If the vision is to build a high-powered offense orchestrated by Young, I can see it. They have young talent — Alex Sarr, Kyshawn George, Tre Johnson and Bilal Coulibaly among them — to run with him. And for three straight seasons from 2020-23, a similarly young, rebuilding Hawks team constructed a top-10 outfit around Young’s high usage.
Over time, though, the 6-foot-2, 164-pound Young’s deficiencies revealed themselves in Atlanta. He is a weak link on defense, and his offense hasn’t been consistently efficient enough to warrant such high usage — or such a high salary. He has thus far been unwilling to move off the ball, which means you’re either a Trae Young team, or you’re not.

And 29 other franchises decided they’re not Trae Young teams, mostly because, while he raises a floor somewhere into the play-in tournament hunt, he lowers a ceiling short of a championship. The Hawks wanted out of the Young business, canvassed the league and found nothing else of value beyond CJ McCollum and Corey Kispert from the Wizards.
They made the deal, because they didn’t want to pay this contract. Nor did anyone else.

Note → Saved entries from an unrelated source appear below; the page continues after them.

<file path="config.mk">
export PLATFORM = sky130hd
export DESIGN_NAME = gsa_arg
export DESIGN_NICKNAME = d
export VERILOG_FILES = /design/src/gsa_pkg.sv /design/src/gsa_arg.sv
export SDC_FILE = /design/constraint.sdc
export NUM_CORES = 2
export LEC_CHECK = 0
export BUFFER_PORTS_ARGS = -buffer_cell sky130_fd_sc_hd__buf_2
export CAP_MARGIN = 20
export CORE_ASPECT_RATIO = 0.5
export CORE_MARGIN = 8
export CORE_UTILIZATION = 30
export DETAILED_ROUTE_END_ITERATION = 12
export GPL_ROUTABILITY_DRIVEN = 1
export PLACE_DENSITY_LB_ADDON = 0.05
export SETUP_SLACK_MARGIN = 0.3
export SLEW_MARGIN = 25
export SYNTH_ARGS = -nofsm -noshare
export SYNTH_HDL_FRONTEND = slang
export SYNTH_SLANG_ARGS = --single-unit
</file>
<file path="constraint.sdc">
create_clock -name clk_i -period 10 [get_ports clk_i]
set_input_delay 0 -clock clk_i [delete_from_list [all_inputs] [get_ports clk_i]]
set_output_delay 0 -clock clk_i [all_outputs]
set_load 0.05 [all_outputs]
</file>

“I know if we win, winning takes care of everything,” Young countered to The Athletic’s Josh Robbins from Las Vegas amid immediate controversy over his deal. “I can’t really get caught up in what people are thinking or what people are saying right now. What’s done is done. So I’m going to make sure the people that believe in me are proved right.”
Guess we’ll have to be proved wrong, then.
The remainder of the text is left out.